-- Opening Marker --
### src/rtl/stopwatch_tick_ctrl.sv
// stopwatch_tick_ctrl: debounced start/clear buttons gating a prescaled count-enable tick for the BCD counter
module stopwatch_tick_db #(
    parameter int DB_CYCLES = 1000000,
    parameter int DB_W      = 20
) (
    input  logic clk,
    input  logic rst,
    input  logic btn_n,
    output logic press
);
    logic            s1;
    logic            s2;
    logic            deb;
    logic            deb_d;
    logic [DB_W-1:0] cnt;
    // synchronise the raw level, accept a change only after DB_CYCLES steady mismatching samples, keep last level for edge detect
    always_ff @(posedge clk) begin
        if (rst) begin
            s1    <= 1'b1;
            s2    <= 1'b1;
            deb   <= 1'b1;
            deb_d <= 1'b1;
            cnt   <= '0;
        end else begin
            s1    <= btn_n;
            s2    <= s1;
            deb_d <= deb;
            if (s2 == deb) begin
                cnt <= '0;
            end else if (cnt == DB_W'(DB_CYCLES - 1)) begin
                deb <= s2;
                cnt <= '0;
            end else begin
                cnt <= cnt + 1'b1;
            end
        end
    end
    assign press = deb_d & ~deb;
endmodule

module stopwatch_tick_ctrl #(
    parameter int DIV_W     = 24,
    parameter int DB_CYCLES = 1000000,
    parameter int DB_W      = 20
) (
    input  logic       clk,
    input  logic       rst,
    input  logic       btn_start_n,
    input  logic       btn_clear_n,
    output logic       tick,
    output logic       clr,
    output logic       running,
    output logic [1:0] state
);
    typedef enum logic [1:0] {IDLE = 2'b00, RUN = 2'b01, PAUSE = 2'b10} state_t;
    state_t           st;
    state_t           nxt;
    logic [DIV_W-1:0] presc;
    logic             start_ev;
    logic             clear_ev;
    stopwatch_tick_db #(.DB_CYCLES(DB_CYCLES), .DB_W(DB_W)) u_db_start (
        .clk   (clk),
        .rst   (rst),
        .btn_n (btn_start_n),
        .press (start_ev)
    );
    stopwatch_tick_db #(.DB_CYCLES(DB_CYCLES), .DB_W(DB_W)) u_db_clear (
        .clk   (clk),
        .rst   (rst),
        .btn_n (btn_clear_n),
        .press (clear_ev)
    );
    // clear overrides start; start toggles between RUN and PAUSE, leaving IDLE into RUN
    always_comb begin
        nxt = clear_ev ? IDLE : !start_ev ? st : (st == RUN) ? PAUSE : RUN;
    end
    // state, prescaler and registered pulses; a wrap on the edge that leaves RUN produces no tick
    always_ff @(posedge clk) begin
        if (rst) begin
            st    <= IDLE;
            presc <= '0;
            tick  <= 1'b0;
            clr   <= 1'b0;
        end else begin
            st    <= nxt;
            clr   <= clear_ev;
            presc <= (st == RUN) ? presc + 1'b1 : (st == PAUSE) ? presc : '0;
            tick  <= (st == RUN) && (presc == '1) && (nxt == RUN);
        end
    end
    assign state   = st;
    assign running = (st == RUN);
endmodule

### config.mk
export PLATFORM = sky130hd
export DESIGN_NAME = stopwatch_tick_ctrl
export DESIGN_NICKNAME = d
export VERILOG_FILES = /design/src/rtl/stopwatch_tick_ctrl.sv
export SDC_FILE = /design/constraint.sdc
export NUM_CORES = 1
export LEC_CHECK = 0
export ABC_AREA = 1
export CAP_MARGIN = 0
export CORE_ASPECT_RATIO = 0.5
export CORE_MARGIN = 4
export CORE_UTILIZATION = 45
export DETAILED_ROUTE_END_ITERATION = 10
export HOLD_SLACK_MARGIN = 0.12
export RECOVER_POWER = 100
export SYNTH_ARGS = -nofsm -noshare
export SYNTH_HDL_FRONTEND = slang
export SYNTH_HIERARCHICAL = 1
export SYNTH_SLANG_ARGS = --single-unit
### constraint.sdc
create_clock -name clk -period 1.7 [get_ports clk]
set_input_delay 0.34 -clock clk [delete_from_list [all_inputs] [get_ports clk]]
set_output_delay 0.34 -clock clk [all_outputs]
set_load 0.005 [all_outputs]
# Word-level counts from Yosys, hierarchy flattened
# Cells that the tools add are included.
# word_totals
reg_bits,76
out_inout_bits,5
elab_cells,43
# classes
addsub,3
n_eq_ne,9
n_mux,5
bitwise,6
reduce_logical,6
# ops
operator,count
2-to-1 mux 24 bit,2
adder 20 x 1 -> 20 bit (second input constant),2
== test 20 bit (second input constant),2
adder 24 x 1 -> 24 bit (second input constant),1
== test 24 bit (second input constant),1
2-to-1 mux 2 bit,3
OR reduction 3 bit,2
== test 2 x 1 -> 1 bit (second input constant),2
inverter 1 bit,4
AND reduction 2 bit,2
AND 1 bit,2
== test 1 bit,2
== test 2 bit (second input constant),1
logical AND 1 bit,2
!= test 2 bit (second input constant),1

# Logic depth before layout (Yosys ltp)
# Gate-level depths: netlist (run 1).
# depth
ltp_word,6
mapped_depth,9

# By module
# Netlist (run 1), hierarchy kept.
# modules_own_cells
module,instances,cells_per_inst,area_each_um2,seq_area_each_um2
stopwatch_tick_db,2,158,1167.4,480.5
stopwatch_tick_ctrl,1,220,1438.9,560.5

# Least setup slack after synthesis (run 1)
# OpenSTA, ideal clock, no wires.
# synth_path
kind,register -> register
startpoint,register u_db_clear.cnt[0]
endpoint,register u_db_clear.cnt[11]
setup_ns,0.115
arrival_time_ns,1.224
t_required_ns,1.585
slack_ns,0.361
path_stages_with_launch,8
cell_sequence,dfxtp_1 -> ha_1 -> nand3_4 -> nor2_4 -> nand3_2 -> nand2_4 -> buf_6 -> nor2_1
# synth_via
elab_chain_len,2
word_cells_on_any_way,3
cone_classes,1 x add/sub; 1 x eq/ne; 1 x reduce/logical
# synth_rtl
element,line_no,rtl
"start, declared",15,logic [DB_W-1:0] cnt;
"start signal, assigned",34,cnt <= cnt + 1'b1;
branches (longest 2 deep; another with adder 20 x 1 -> 20 bit),n/a,
# Several ways; the timed one is not identified.
# A chain may end at the register's enable or synchronous reset.

# Final worst setup path (run 1)
# layout_path
startpoint,"register st[0], in the netlist state[0]"
endpoint,output port state[0]
# layout_rtl
element,line_no,rtl
"start, declared",56,state_t st;
"start signal, assigned",85,st <= nxt;
"end, declared",53,output logic [1:0] state
# No word-level cell between the ends.

==> results of run 1 <==
## worst max-delay path by stage
| stage | start | to | cells after the start |
|---|---|---|---|
| 6_report | state[0] | state[0] | 2 |
| 5_1_grt | presc[0] | presc[16] | 8 |
| 4_1_cts | state[0] | running | 3 |
| 3_5_place_dp | rst | u_db_clear/cnt[7] | 6 |
| 3_3_place_gp | rst | u_db_clear/cnt[15] | 6 |
| 2_1_floorplan | u_db_clear/cnt[0] | u_db_clear/cnt[11] | 7 |
## report_power, final
group | switching (mW) | internal [mW]
clock network | 0.699 | 1.21
logic | 0.0206 | 0.0160
registers | 0.00343 | 1.79
total | 0.723 | 3.01
## state kept, by name (all words and copies together) (netlist names), 2 cells and up
name and flops:
state 2, presc 24, u_db_start/cnt 20, u_db_clear/cnt 20
## layout by cell type (no fill, tap or decap), drive strengths merged, types with 3 or more instances in the layout
master	instances
inv	59
xor2	5
xnor2	10
clkdlybuf4s50	4
nand3	47
ha	3
nor2	124
or2	14
dfxtp	76
o21ai	18
nand2	116
clkbuf	15
dlygate4sd3	3
buf	6
nand4	15
nor3	4
a21oi	32
## stage by stage
stage,hold WS (ps),worst slack [ps],total power [mW],instances
2_1_floorplan,389,361,1.85,536
3_3_place_gp,395,126,1.87,659
3_5_place_dp,394,106,1.87,659
4_1_cts,407,15.7,3.80,677
5_1_grt,420,4.95,3.87,677
6_report,408,53.1,3.74,677
## per-layer routing
metal  global-route usage, %  vias to the layer above  wire, um
met1                    21.3                     1418      3730
met5                       0                        -         0
met3                    4.75                       10       259
met4                    6.53                        0       113
li1                        -                     1763         -
met2                    26.8                       33      3280
## area by class of cell
cell class | instances | area share (%)
Multi-Input combinational cell | 397 | 45.6
Sequential cell | 76 | 35.4
Clock buffer | 12 | 5.95
Inverter | 59 | 5.14
Timing Repair Buffer | 17 | 3.54
Tap cell | 112 | 3.25
Clock inverter | 4 | 1.10
## cells by family (layout without fill, tap and decap cells)
group	Yosys count	count (layout)
AOI/OAI and AO/OA	55	55
xor gates and xnor gates	15	15
adders and majority gates	3	3
buffers and inverters	63	92
DFF	76	76
and+or+nand+nor	324	324
## timing repair
item                                    4_1_cts  5_1_grt
endpoints found under the setup margin        3        1
setup buffers                                 2        0
gates resized for setup                       3        1
hold buffers                                  0        0
==> reports/summary.txt, run 1 <==
outcome -> finished, final reports clean
Starting Density -> 46.7%
Nets -> 567
CP Capture Type -> output pin
# diodes -> 0
xor and xnor area share after synthesis -> 3.48%
Core ar. -> 0.00809 mm2
post-synthesis mux area share -> 0%
Synth area leader -> dfxtp_1
share of the synthesized area in the top cell type -> 40.3%
Post-synth ARST share -> 0%
WP data arrival -> 1310 ps
r2r worst-path depth -> 8
global-route wire length before repair -> 13300 um
Avg Inst Size Synth -> 7.04 um2
FF+latch count, synth -> 76
std cell rows -> 23
TritonCTS clock tree -> yes
placed cell areas -> 0.00402 mm2
cts bufs inserted -> 9
number of synthesized flops with an enable pin -> 0
gpl congestion -> 0.854
Adder-Cell Fraction of Synth Area -> 0.995%
Reg area -> 0.00152 mm2
Tmin final -> 1650 ps
sequential-to-total area share from yosys stat -> 40.3%
Final Skew -> 5.63 ps
period utilization -> 96.9%
Worst path slowest cell -> clkdlybuf4s50_1
I/O pin count -> 9
VDD IR max -> 503 uV
CP required -> 1360 ps
Final Hold Viols -> 0
filler cell count -> 821
Max Fclk -> 607 MHz
Compound-Gate Fraction of Synth Area -> 8.16%
final core utilization -> 53.3%
largest family of logic cells by synthesized area -> simple AND/OR/NAND/NOR gates
CP delay by family, top -> buffers and inverters
main flop type after synthesis -> dfxtp_1
Die Y -> 72.8 um
CP Class -> register to output pin
commonest cells in the synthesized netlist -> nand2_1, nor2_1, dfxtp_1
initial antenna violation count -> 0
Critical Path, Cell by Cell -> buf_12 > clkdlybuf4s50_1
via-per-instance ratio -> 4.76
vias in the first global route -> 2985
# setup viols final -> 0
via count -> 3224
crit-path max cell delay -> 490 ps
Tot GR Track Use -> 16.6%
CP max FO -> 3
CP startpoint kind -> register
min-delay src -> u_db_clear/s1
Post-route DRC -> 0
Least-Margin Pin Slew -> 428 ps
LEAKAGE -> 1.36 nW
Design Area, Final -> 0.00431 mm2
hold path cells -> 1
top-count cell post-synth -> nand2_1
Avg WL per Cell -> 10.9 um
Synth Warn # -> 6
clock root cell -> clkbuf_16
Max clock buf depth -> 2
CTS H-tree lvls -> 3
Area Overhead vs Synth -> 14.2%
fraction of layout cells with a size suffix above 1 -> 12.0%
setup TNS -> 0 ps
Power Dens Cells -> 867 mW/mm2
die area -> 0.0100 mm2
Reg2Reg Setup Slack -> 150 ps
CTS sink count -> 76
syn_nets -> 543
DP Wirelength -> 5470 um
dominant cells by area after synthesis -> dfxtp_1, nand2_1, nor2_1, inv_1, nand3_1
Synth cell types -> 31
worst r2r src -> presc[0]
CP Buf/Inv Count -> 2
area occupied by multi-input gates -> 0.00197 mm2
clk slew on worst S/H paths -> 50 ps
grt total ovfl -> 0
Slew Viols, Final -> 0
Cell Area, Synth -> 0.00377 mm2
Simple-Gate Fraction of Synth Area -> 40.1%
drt first pass iters -> 4
Final ANT Viol Nets -> 0
Max Cap Viol -> 0
unrepaired setup endpoints after global routing -> no
largest net degree at the start of global routing -> 19
Slew headroom -> 71.5%
initial drt markers -> 120
Port Buffers -> 8
WHS Endpoint -> u_db_clear/s2
reg-to-reg endpoint -> presc[22]
min-delay worst type -> register to register
Clk Latency, worst-skew pair -> 330 ps
Syn Inst Count -> 536
final wirelength -> 7380 um
die width -> 138 um
(Power assumes the default switching activity.)
==> inputs of run 2 (changes only) <==
Settings changed: CORE_UTILIZATION 45 to 30.
==> reports/summary.txt, run 2 (same netlist as run 1, synthesis figures left out) <==
outcome -> finished, final reports clean
Tot GR Track Use -> 10.9%
Inst Count DP -> 714
gpl congestion -> 0.826
LEAKAGE -> 1.37 nW
VDD IR max -> 503 uV
CTS sink count -> 76
std cell rows -> 28
Core ar. -> 0.0121 mm2
die width -> 167 um
crit-path max cell delay -> 500 ps
placed cell areas -> 0.00409 mm2
Design Area, Final -> 0.00439 mm2
fraction of layout cells with a size suffix above 1 -> 12.5%
clk slew on worst S/H paths -> 50 ps
CTS H-tree lvls -> 3
setup TNS -> 0 ps
die area -> 0.0145 mm2
Critical Path, Cell by Cell -> buf_4 > clkdlybuf4s50_1
Avg WL per Cell -> 10.4 um
max reg flops -> 24
Slew Viols, Final -> 0
top sig layer -> met4
met2 wire len -> 3310 um
CTS Hold Bufs -> 0
CP required -> 1360 ps
Max Fclk -> 619 MHz
WP data arrival -> 1280 ps
Largest regs -> presc x24, u_db_clear/cnt x20, u_db_start/cnt x20
Max clock buf depth -> 2
drt first pass iters -> 4
filler cell count -> 1277
met3 wire length -> 250 um
CP max FO -> 4
DP Wirelength -> 5540 um
CP Capture Type -> output pin
Port Buffers -> 8
Max Cap Viol -> 0
Area Overhead vs Synth -> 16.2%
unrepaired setup endpoints after global routing -> no
Starting Density -> 31.3%
via-per-instance ratio -> 4.50
initial drt markers -> 166
# setup viols final -> 0
Reg area -> 0.00152 mm2
Post-route DRC -> 0
Post-Route Hold Slack -> 406 ps
Clk Latency, worst-skew pair -> 330 ps
area occupied by multi-input gates -> 0.00198 mm2
Least-Margin Pin Slew -> 459 ps
period utilization -> 95.1%
Nets -> 568
commonest non-fill, non-tap cells in the layout -> nand2_1, nor2_1, dfxtp_1
Slew headroom -> 69.4%
CP startpoint kind -> register
via count -> 3293
I/O pin count -> 9
cts bufs inserted -> 9
vias in the first global route -> 3044
DRT met1 WL -> 3950 um
global-route wire length before repair -> 13400 um
Power Dens Cells -> 855 mW/mm2
grt total ovfl -> 0
clock root cell -> clkbuf_16
initial antenna violation count -> 0
Final Skew -> 4.87 ps
commonest non-fill, non-tap cell in the layout -> nand2_1
TritonCTS clock tree -> yes
# diodes -> 0
Final Hold Viols -> 0
Die Y -> 87.3 um
Worst path slowest cell -> clkdlybuf4s50_1
final cell count without fillers -> 731
final wirelength -> 7610 um
Largest Register -> presc
min-delay worst type -> register to register
Final ANT Viol Nets -> 0
Tmin final -> 1620 ps
CP Class -> register to output pin
largest net degree at the start of global routing -> 18
-- run 2: area by class of cell --
class,count,share of cell area [%]
sequential,76,34.7
multi-input combinational,397,45.2
clock buffer,12,5.85
clock inverter,4,1.08
inverter,59,5.05
timing repair buffer,18,3.42
tap,165,4.71
-- run 2: power breakdown --
part           switching [mW]  internal (mW)
logic                  0.0200         0.0168
clock network           0.712           1.21
registers             0.00328           1.79
-- run 2: worst paths after layout --
check	start	end	slack [ps]	cells after the start
worst min-delay path	u_db_clear/s1	u_db_clear/s2	410	1
worst min register to register	u_db_clear/s1	u_db_clear/s2	410	1
worst max-delay path	state[0]	state[0]	80	2
worst max register to register	u_db_clear/cnt[0]	u_db_clear/cnt[11]	150	6
-- run 2: metal layers --
| metal | global-route usage, % | vias up |
|---|---|---|
| met4 | 3.86 | 0 |
| met2 | 18.2 | 53 |
| li1 | - | 1765 |
| met1 | 13.7 | 1466 |
| met3 | 3.13 | 9 |
| met5 | 0 | - |
-- run 2: stage by stage --
stage | utilization (%) | setup slack [ps] | power, mW
final | 36.4 | 83.2 | 3.75
after global routing | 36.4 | 13.1 | 3.90
after CTS | 36.5 | 15.2 | 3.82
after detailed placement | 33.9 | 33.4 | 1.87
after global placement | 33.9 | 53.7 | 1.87
after floorplan | - | 361 | 1.85
-- run 2: repair_timing --
item / in CTS / in global routing
gates cloned: 0 / 0
setup endpoints to repair: 2 / 6
resized for setup: 2 / 6
pin swaps: 1 / 0
setup buffers: 1 / 0
-- run 2: critical path, delay by kind of cell (launching register included) --
kind	cells	cell delay, ps
buffers and inverters	2	630
DFF	1	320
==> inputs of run 3 (changes only) <==
--- a/constraint.sdc
+++ b/constraint.sdc
@@ -3,2 +3,2 @@
 set_output_delay 0.34 -clock clk [all_outputs]
-set_load 0.005 [all_outputs]
+set_load 0.05 [all_outputs]
==> reports/summary.txt, run 3 (same netlist as run 1, synthesis figures left out) <==
Post-Route Hold Slack -> 407 ps
clk slew on worst S/H paths -> 60 ps
LEAKAGE -> 1.33 nW
drt first pass iters -> 4
via count -> 3267
Worst path slowest cell -> dfxtp_2
Slew Viols, Final -> 0
grt total ovfl -> 0
postcts setup bufs -> 0
max reg flops -> 24
Core ar. -> 0.0121 mm2
Die Y -> 87.3 um
Place WS -> 24.1 ps
commonest non-fill, non-tap cell in the layout -> nand2_1
Final Hold Viols -> 0
Final ANT Viol Nets -> 0
Critical Path, Cell by Cell -> inv_2 > nor2_4 > buf_4 > buf_4
commonest non-fill, non-tap cells in the layout -> nand2_1, nor2_1, dfxtp_1
Power Dens Cells -> 812 mW/mm2
initial drt markers -> 150
Max Cap Viol -> 0
CP Capture Type -> output pin
Clk Latency, worst-skew pair -> 320 ps
clock root cell -> clkbuf_16
CP Class -> register to output pin
Tot GR Track Use -> 10.7%
die area -> 0.0145 mm2
CTS H-tree lvls -> 3
std cell rows -> 28
I/O pin count -> 9
Final Skew -> 4.26 ps
unrepaired setup endpoints after global routing -> no
die width -> 167 um
CP delay by family, top -> buffers and inverters
Starting Density -> 31.3%
Max Fclk -> 638 MHz
# diodes -> 0
VDD IR max -> 512 uV
Area Overhead vs Synth -> 14.2%
largest net degree at the start of global routing -> 18
via-per-instance ratio -> 4.48
vias in the first global route -> 2942
CP required -> 1360 ps
global-route wire length before repair -> 13100 um
Port Buffers -> 8
Nets -> 568
filler cell count -> 1321
initial antenna violation count -> 0
gpl congestion -> 0.832
fraction of layout cells with a size suffix above 1 -> 12.1%
DP Wirelength -> 5500 um
total power -> 3.50 mW
CP max FO -> 7
period utilization -> 92.2%
Largest regs -> presc x24, u_db_clear/cnt x20, u_db_start/cnt x20
CP startpoint kind -> register
most frequent CP cell -> buf_4
TritonCTS clock tree -> yes
outcome -> finished, final reports clean
Tmin final -> 1570 ps
WP data arrival -> 1230 ps
cts bufs inserted -> 9
min-delay worst type -> register to register
CP Buf/Inv Count -> 3
Slew headroom -> 59.1%
Post-route DRC -> 0
# setup viols final -> 0
CTS sink count -> 76
Max clock buf depth -> 2
Final Worst Setup Slack -> 133 ps
final wirelength -> 7380 um
Avg WL per Cell -> 10.1 um
setup TNS -> 0 ps
CTS Hold Bufs -> 0
crit-path max cell delay -> 410 ps
Largest Register -> presc
Least-Margin Pin Slew -> 616 ps
run 3: cell count changes in the layout (fill, tap and decap cells not counted), sizes merged:
cell	previous run	this run
dlygate4sd3	3	1
bufinv	1	0
dlygate4sd2	1	0
buf	9	8
clkinvlp	1	0
clkinv	2	3
clkbuf	13	18
clkdlybuf4s50	4	2
run 3: final timing paths:
path	slack [ps]	to	cells after the start	from
worst max-delay path	130	running	4	state[0]
worst min-delay path	410	u_db_clear/s2	1	u_db_clear/s1
worst max register to register	130	u_db_clear/cnt[17]	6	u_db_clear/cnt[0]
worst min register to register	410	u_db_clear/s2	1	u_db_clear/s1
run 3: area by class of cell:
class | count | area, um2 | share of cell area (%)
clock inverters | 3 | 15.0 | 0.348
inverters | 59 | 221 | 5.14
repair buffers | 18 | 130 | 3.02
well taps | 165 | 206 | 4.79
flip-flops and latches | 76 | 1520 | 35.4
multi-input cells | 397 | 1970 | 45.7
clock buffers | 11 | 243 | 5.63
run 3: what timing repair did:
item                                    CTS  global route
resized for setup                         0             3
endpoints found under the setup margin    0             6
hold endpoints to repair                  0             0
run 3: worst register-to-register path, stage by stage (launching register included):
cell	delay (ps)
dfxtp_1	370
ha_1	210
nand3_2	170
nor2_4	160
nand3_1	220
nand2_4	250
nor2_1	80
run 3: per-stage QoR:
stage | area, um2 | util [%] | cells
finish | 4310 | 35.8 | 729
global route | 4310 | 35.8 | 729
CTS | 4370 | 36.2 | 729
detailed placement | 4110 | 34.1 | 715
global placement | 4110 | 34.1 | 715
floorplan | 3770 | - | 536
run 3: per-layer routing:
layer	routed length, um	up-vias	global-route usage, %
li1	-	1760	-
met1	3850	1456	13.8
met2	3250	43	17.9
met3	229	8	2.72
met4	56	0	3.34
met5	0	-	0
run 3: power breakdown:
part | switching [mW] | internal [mW] | leakage (nW)
combinational | 0.0206 | 0.0163 | 0.586
clock | 0.671 | 1.00 | 0.131
sequential | 0.00335 | 1.79 | 0.614
total | 0.695 | 2.81 | 1.33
-- Closing Marker --
Task brief
Pick out the lines above that hold the string "found" and show them.

Exercise output
endpoints found under the setup margin        3        1
endpoints found under the setup margin    0             6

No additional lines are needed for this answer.